The current catalysts in the market place are economic data, the US election and the virus. Next week, we will have several economic data releases, particularly in the US where at the end of the week we will see the all-important non-farm payrolls figures for September. In addition, in China, we will have the PMI indices for September, but it is the US where we will see a flurry of economic indicators, including housing statistics, consumer confidence indices, GDP figures (which the market expects to see an annualised drop of 31.6%) and unemployment figures.
The data is becoming increasingly crucial as the market worries about the strength of the recovery, particularly in light of recent announcements of further restrictions in the UK and France in particular. The latest data has been mixed and we hope to see more upbeat results, albeit the situation remains challenging.
Next week marks the first presidential debate in the US between Donald Trump and Joe Biden. Three debates are scheduled, the last two coming in the second half of October. We do not expect a major impact on the credit markets next week, but we would not be surprised to see volatility rise, as we get closer to Election Day, partly related to fears of less than smooth transition of power gaining some traction after President Trump’s remarks about the allegedly flawed postal voting system.
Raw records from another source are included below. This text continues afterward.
## config.mk

```make
export PLATFORM = sky130hd
export DESIGN_NAME = code_decoder_pulser_flat
export DESIGN_NICKNAME = d
export VERILOG_FILES = /design/src/rtl/code_decoder_pulser_pkg.sv /design/src/rtl/code_decoder_pulser_if.sv /design/src/rtl/code_decoder_pulser_decode_3to8.sv /design/src/rtl/code_decoder_pulser.sv /design/src/flat_wrapper.sv
export SDC_FILE = /design/constraint.sdc
export NUM_CORES = 1
export LEC_CHECK = 0
export ABC_CLOCK_PERIOD_IN_PS = 2140
export BUFFER_PORTS_ARGS = -buffer_cell sky130_fd_sc_hd__clkbuf_2
export CAP_MARGIN = 20
export CORE_MARGIN = 4
export CORE_UTILIZATION = 29
export CTS_CLUSTER_DIAMETER = 150
export DETAILED_ROUTE_END_ITERATION = 10
export GPL_TIMING_DRIVEN = 0
export SYNTH_ARGS = -nofsm -noshare
export SYNTH_HDL_FRONTEND = slang
export SYNTH_SLANG_ARGS = --single-unit
```

## constraint.sdc

```tcl
create_clock -name clk -period 2.14 [get_ports clk]
set_input_delay 0.321 -clock clk [delete_from_list [all_inputs] [get_ports clk]]
set_output_delay 0.321 -clock clk [all_outputs]
set_load 0.01 [all_outputs]
```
Last week assets sold off in most asset classes, but do not expect it to last. Worries about the economy hit the markets, putting credit markets under pressure, and triggering an end to a long tightening run. The markets were hit by negative sentiment, partly fuelled by concerns over the risk of further lockdowns in Europe and elsewhere, amplified by poor economic data releases on both sides of the Atlantic. However, we do not think the recent weakness is the start of a sustainable widening trend and we find comfort in the sustained appetite for new issues.
We expect the markets to stabilise quickly and see a return to a slow but constant tightening trend until the end of the year. The expected rally also likely means that credit markets are set to start 2021 at very tight levels and certainly spelling the lowest yields registered at the start of any year, if not the lowest on record ever.
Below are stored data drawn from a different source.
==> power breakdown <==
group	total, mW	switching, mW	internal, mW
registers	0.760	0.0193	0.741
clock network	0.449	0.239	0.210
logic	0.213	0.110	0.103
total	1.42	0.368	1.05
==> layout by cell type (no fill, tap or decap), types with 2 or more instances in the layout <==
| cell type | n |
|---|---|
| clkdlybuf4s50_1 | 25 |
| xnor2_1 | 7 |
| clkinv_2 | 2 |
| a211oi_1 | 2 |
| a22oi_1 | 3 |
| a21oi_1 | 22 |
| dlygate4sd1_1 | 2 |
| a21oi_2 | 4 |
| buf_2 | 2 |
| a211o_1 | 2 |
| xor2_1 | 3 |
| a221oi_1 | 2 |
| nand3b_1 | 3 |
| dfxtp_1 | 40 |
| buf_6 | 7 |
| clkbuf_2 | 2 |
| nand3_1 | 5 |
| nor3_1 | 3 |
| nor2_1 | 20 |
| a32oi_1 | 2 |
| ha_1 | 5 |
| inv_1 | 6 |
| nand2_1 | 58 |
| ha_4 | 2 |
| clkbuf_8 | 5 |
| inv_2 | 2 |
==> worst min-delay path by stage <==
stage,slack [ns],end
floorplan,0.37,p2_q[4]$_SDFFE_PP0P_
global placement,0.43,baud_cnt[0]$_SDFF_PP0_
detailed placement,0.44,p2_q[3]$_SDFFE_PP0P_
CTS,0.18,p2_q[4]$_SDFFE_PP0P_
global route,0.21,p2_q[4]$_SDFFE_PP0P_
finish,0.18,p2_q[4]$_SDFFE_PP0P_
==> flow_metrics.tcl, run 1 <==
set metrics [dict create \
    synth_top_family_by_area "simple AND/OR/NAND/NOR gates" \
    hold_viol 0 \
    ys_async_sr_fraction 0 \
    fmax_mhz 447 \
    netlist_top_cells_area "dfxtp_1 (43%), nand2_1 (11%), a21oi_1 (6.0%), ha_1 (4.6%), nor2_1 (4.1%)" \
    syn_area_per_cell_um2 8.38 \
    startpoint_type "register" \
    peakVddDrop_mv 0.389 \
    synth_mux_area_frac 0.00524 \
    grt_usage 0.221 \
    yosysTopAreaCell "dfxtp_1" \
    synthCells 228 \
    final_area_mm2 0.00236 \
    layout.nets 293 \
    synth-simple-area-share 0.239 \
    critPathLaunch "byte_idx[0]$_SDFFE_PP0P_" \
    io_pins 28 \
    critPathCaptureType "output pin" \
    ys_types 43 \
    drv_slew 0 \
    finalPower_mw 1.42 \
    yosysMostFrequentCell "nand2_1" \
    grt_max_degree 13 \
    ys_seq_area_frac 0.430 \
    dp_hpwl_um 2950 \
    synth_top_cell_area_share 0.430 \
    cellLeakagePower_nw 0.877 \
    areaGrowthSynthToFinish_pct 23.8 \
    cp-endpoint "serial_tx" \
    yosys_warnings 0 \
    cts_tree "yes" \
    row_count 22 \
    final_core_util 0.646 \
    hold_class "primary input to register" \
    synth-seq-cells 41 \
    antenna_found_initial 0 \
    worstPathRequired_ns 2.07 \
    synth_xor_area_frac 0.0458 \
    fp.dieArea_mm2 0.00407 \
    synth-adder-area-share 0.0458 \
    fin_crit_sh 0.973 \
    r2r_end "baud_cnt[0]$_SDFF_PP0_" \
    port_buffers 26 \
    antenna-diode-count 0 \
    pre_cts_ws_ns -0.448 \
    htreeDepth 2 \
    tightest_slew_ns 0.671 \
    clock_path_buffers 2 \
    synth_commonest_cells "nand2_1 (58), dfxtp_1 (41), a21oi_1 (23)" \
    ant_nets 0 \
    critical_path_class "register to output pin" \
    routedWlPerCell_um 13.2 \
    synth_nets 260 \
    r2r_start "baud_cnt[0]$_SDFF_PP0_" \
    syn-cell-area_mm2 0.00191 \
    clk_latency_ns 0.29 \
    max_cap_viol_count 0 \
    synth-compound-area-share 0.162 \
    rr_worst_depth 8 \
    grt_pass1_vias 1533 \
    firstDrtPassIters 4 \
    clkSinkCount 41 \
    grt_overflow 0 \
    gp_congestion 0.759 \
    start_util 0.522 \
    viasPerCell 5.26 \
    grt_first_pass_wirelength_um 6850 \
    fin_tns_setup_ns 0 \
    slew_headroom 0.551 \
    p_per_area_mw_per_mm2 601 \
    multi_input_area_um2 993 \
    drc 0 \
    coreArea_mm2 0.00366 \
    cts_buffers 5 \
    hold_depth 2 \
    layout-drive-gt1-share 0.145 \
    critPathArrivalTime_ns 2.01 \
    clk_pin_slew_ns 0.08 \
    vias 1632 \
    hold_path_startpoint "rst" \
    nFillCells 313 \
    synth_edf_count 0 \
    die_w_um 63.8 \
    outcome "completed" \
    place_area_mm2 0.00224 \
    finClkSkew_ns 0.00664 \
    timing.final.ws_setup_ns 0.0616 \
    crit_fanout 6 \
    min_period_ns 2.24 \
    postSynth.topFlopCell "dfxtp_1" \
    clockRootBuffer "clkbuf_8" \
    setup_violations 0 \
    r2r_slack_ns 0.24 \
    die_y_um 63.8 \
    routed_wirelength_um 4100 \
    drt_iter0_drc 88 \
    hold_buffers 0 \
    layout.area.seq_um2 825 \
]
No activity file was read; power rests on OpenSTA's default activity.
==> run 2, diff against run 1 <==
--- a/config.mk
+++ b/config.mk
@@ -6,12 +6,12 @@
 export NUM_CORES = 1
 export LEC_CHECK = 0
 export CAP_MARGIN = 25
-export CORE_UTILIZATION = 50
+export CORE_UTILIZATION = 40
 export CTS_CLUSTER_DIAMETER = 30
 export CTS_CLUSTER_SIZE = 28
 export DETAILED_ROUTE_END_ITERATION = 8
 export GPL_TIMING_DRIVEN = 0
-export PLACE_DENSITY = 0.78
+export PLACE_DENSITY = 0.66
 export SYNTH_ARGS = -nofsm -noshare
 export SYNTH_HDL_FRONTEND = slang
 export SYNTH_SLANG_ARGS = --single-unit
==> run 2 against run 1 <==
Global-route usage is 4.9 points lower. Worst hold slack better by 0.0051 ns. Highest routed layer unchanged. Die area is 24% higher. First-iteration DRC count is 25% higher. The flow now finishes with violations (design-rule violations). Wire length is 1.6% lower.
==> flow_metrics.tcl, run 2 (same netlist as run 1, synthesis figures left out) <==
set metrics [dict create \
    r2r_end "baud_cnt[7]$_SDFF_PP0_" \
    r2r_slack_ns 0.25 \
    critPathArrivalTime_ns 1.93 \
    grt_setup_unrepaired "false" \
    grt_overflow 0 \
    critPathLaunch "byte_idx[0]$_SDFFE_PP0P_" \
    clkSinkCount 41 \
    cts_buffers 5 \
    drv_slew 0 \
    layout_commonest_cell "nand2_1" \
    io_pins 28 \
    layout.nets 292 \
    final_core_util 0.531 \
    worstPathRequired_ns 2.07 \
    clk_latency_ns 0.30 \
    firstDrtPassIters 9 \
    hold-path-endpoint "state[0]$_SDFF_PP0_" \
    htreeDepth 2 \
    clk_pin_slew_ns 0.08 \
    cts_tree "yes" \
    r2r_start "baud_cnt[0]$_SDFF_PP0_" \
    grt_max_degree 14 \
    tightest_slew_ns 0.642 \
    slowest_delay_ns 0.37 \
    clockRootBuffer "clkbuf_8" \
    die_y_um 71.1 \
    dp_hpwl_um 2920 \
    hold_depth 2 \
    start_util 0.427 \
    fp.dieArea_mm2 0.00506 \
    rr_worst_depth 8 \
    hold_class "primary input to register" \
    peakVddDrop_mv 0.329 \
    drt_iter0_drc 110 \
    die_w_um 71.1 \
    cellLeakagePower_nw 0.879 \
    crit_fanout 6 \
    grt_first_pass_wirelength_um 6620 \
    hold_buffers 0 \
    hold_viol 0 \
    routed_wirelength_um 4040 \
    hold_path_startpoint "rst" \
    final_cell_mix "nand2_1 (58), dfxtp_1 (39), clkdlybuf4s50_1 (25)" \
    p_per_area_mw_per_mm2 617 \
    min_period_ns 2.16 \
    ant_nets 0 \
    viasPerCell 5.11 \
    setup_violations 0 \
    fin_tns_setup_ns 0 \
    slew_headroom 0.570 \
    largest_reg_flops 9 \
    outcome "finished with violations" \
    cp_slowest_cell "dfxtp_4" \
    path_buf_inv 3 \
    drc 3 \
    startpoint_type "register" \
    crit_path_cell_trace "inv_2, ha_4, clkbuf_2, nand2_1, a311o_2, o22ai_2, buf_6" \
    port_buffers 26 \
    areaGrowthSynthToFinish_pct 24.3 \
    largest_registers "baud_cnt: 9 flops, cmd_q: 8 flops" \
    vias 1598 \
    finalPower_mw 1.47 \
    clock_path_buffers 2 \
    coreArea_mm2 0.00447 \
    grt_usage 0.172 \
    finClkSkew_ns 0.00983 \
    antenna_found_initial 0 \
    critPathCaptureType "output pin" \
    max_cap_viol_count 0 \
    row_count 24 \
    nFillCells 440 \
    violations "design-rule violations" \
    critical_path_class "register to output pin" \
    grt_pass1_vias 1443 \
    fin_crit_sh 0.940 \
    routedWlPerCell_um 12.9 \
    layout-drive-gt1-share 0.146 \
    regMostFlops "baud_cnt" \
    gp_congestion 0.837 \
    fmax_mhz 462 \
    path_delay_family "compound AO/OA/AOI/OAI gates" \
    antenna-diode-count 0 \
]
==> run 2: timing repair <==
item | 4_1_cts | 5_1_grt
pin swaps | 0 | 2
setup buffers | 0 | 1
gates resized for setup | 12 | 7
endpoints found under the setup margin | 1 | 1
New issue volumes remain healthy but demand is outstripping supply, creating a strong technical bid. Investors have cash to put to work and even large transactions are being easily absorbed, despite rising volatility elsewhere. The investment grade market is on the brink of equalling last year’s tally, but overall volumes have slowed from the record pace seen in March-July, even though demand remains just as strong.
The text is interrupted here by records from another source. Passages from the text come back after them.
===== src/rtl/muldiv_unit.sv =====
// Iterative RV32M multiply/divide unit: 32-step shift-add multiply or restoring divide,
// with early completion for divide-by-zero and signed overflow.
module muldiv_unit #(
   parameter int unsigned XLEN = 32
) (
   input  logic            clk,
   input  logic            reset,
   input  logic            start,
   input  logic            kill,
   input  logic [2:0]      funct3,
   input  logic [XLEN-1:0] a,
   input  logic [XLEN-1:0] b,
   output logic            busy,
   output logic            done,
   output logic [XLEN-1:0] result
);

   typedef enum logic [1:0] {StIdle, StCalc, StFix, StDone} state_e;

   state_e              state_q, state_d;
   logic [2:0]          op_q, op_d;
   logic                neg_a_q, neg_a_d;
   logic                neg_b_q, neg_b_d;
   logic [XLEN-1:0]     mb_q, mb_d;
   logic [2*XLEN-1:0]   acc_q, acc_d;
   logic [4:0]          cnt_q, cnt_d;
   logic [XLEN-1:0]     result_q, result_d;

   logic                signed_a, signed_b, in_neg_a, in_neg_b;
   logic [XLEN-1:0]     mag_a, mag_b;
   logic                div_by_zero, div_ovf;
   logic [XLEN:0]       mul_sum, div_shift, div_diff;
   logic [2*XLEN-1:0]   mul_next, div_next, prod_fix;
   logic [XLEN-1:0]     quo_fix, rem_fix, fix_value;

   always_comb begin
      signed_a    = (funct3 == 3'b001) || (funct3 == 3'b010) ||
                    (funct3 == 3'b100) || (funct3 == 3'b110);
      signed_b    = (funct3 == 3'b001) || (funct3 == 3'b100) || (funct3 == 3'b110);
      in_neg_a    = signed_a && a[XLEN-1];
      in_neg_b    = signed_b && b[XLEN-1];
      mag_a       = in_neg_a ? (~a + 1'b1) : a;
      mag_b       = in_neg_b ? (~b + 1'b1) : b;
      div_by_zero = funct3[2] && (b == '0);
      div_ovf     = funct3[2] && !funct3[0] && (a == {1'b1, {(XLEN-1){1'b0}}}) && (b == '1);
   end

   // Multiply: accumulate into the upper half, shifting the multiplier out of the lower half.
   // Divide: upper half is the partial remainder, lower half shifts dividend out / quotient in.
   always_comb begin
      mul_sum   = {1'b0, acc_q[2*XLEN-1:XLEN]} + (acc_q[0] ? {1'b0, mb_q} : '0);
      mul_next  = {mul_sum, acc_q[XLEN-1:1]};
      div_shift = {acc_q[2*XLEN-1:XLEN], acc_q[XLEN-1]};
      div_diff  = div_shift - {1'b0, mb_q};
      div_next  = div_diff[XLEN] ? {div_shift[XLEN-1:0], acc_q[XLEN-2:0], 1'b0}
                                 : {div_diff[XLEN-1:0], acc_q[XLEN-2:0], 1'b1};
   end

   always_comb begin
      prod_fix = (neg_a_q ^ neg_b_q) ? (~acc_q + 1'b1) : acc_q;
      quo_fix  = (neg_a_q ^ neg_b_q) ? (~acc_q[XLEN-1:0] + 1'b1) : acc_q[XLEN-1:0];
      rem_fix  = neg_a_q ? (~acc_q[2*XLEN-1:XLEN] + 1'b1) : acc_q[2*XLEN-1:XLEN];
      if (!op_q[2]) begin
         fix_value = (op_q[1:0] == 2'b00) ? prod_fix[XLEN-1:0] : prod_fix[2*XLEN-1:XLEN];
      end else begin
         fix_value = op_q[1] ? rem_fix : quo_fix;
      end
   end

   always_comb begin
      state_d  = state_q;
      op_d     = op_q;
      neg_a_d  = neg_a_q;
      neg_b_d  = neg_b_q;
      mb_d     = mb_q;
      acc_d    = acc_q;
      cnt_d    = cnt_q;
      result_d = result_q;
      unique case (state_q)
         StIdle: begin
            if (start && !kill) begin
               op_d    = funct3;
               neg_a_d = in_neg_a;
               neg_b_d = in_neg_b;
               mb_d    = mag_b;
               acc_d   = {{XLEN{1'b0}}, mag_a};
               cnt_d   = '0;
               if (div_by_zero) begin
                  result_d = funct3[1] ? a : '1;
                  state_d  = StDone;
               end else if (div_ovf) begin
                  result_d = funct3[1] ? '0 : {1'b1, {(XLEN-1){1'b0}}};
                  state_d  = StDone;
               end else begin
                  state_d = StCalc;
               end
            end
         end
         StCalc: begin
            acc_d = op_q[2] ? div_next : mul_next;
            cnt_d = cnt_q + 5'd1;
            if (cnt_q == 5'd31) begin
               state_d = StFix;
            end
         end
         StFix: begin
            result_d = fix_value;
            state_d  = StDone;
         end
         StDone: begin
            state_d = StIdle;
         end
         default: begin
            state_d = StIdle;
         end
      endcase
      // A killed operation never publishes a result.
      if (kill) begin
         state_d  = StIdle;
         result_d = result_q;
      end
   end

   always_ff @(posedge clk or posedge reset) begin
      if (reset) begin
         state_q  <= StIdle;
         op_q     <= '0;
         neg_a_q  <= 1'b0;
         neg_b_q  <= 1'b0;
         mb_q     <= '0;
         acc_q    <= '0;
         cnt_q    <= '0;
         result_q <= '0;
      end else begin
         state_q  <= state_d;
         op_q     <= op_d;
         neg_a_q  <= neg_a_d;
         neg_b_q  <= neg_b_d;
         mb_q     <= mb_d;
         acc_q    <= acc_d;
         cnt_q    <= cnt_d;
         result_q <= result_d;
      end
   end

   assign busy   = (state_q == StCalc) || (state_q == StFix);
   assign done   = (state_q == StDone);
   assign result = result_q;

endmodule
The risks are not going away any time soon. The virus continues to circulate, and the economic recovery still has hurdles to overcome. More restrictions were announced this week, and prospects of further lockdowns with their negative impact on the recovery are on the rise. For now, the technical bid for credit remains very strong. Nevertheless, it is not infinite or invulnerable.
We continue to favour euro credit over dollar credit, as we see the former enjoying better support from governments and the central bank. We view the mini-sell off last week as an opportunity to selectively add exposures to companies that in our view are the most insulated from the adverse effect of renewed pandemic related restrictions, especially being at the doorstep of the seasonal flu, posing additional challenges to healthcare systems worldwide.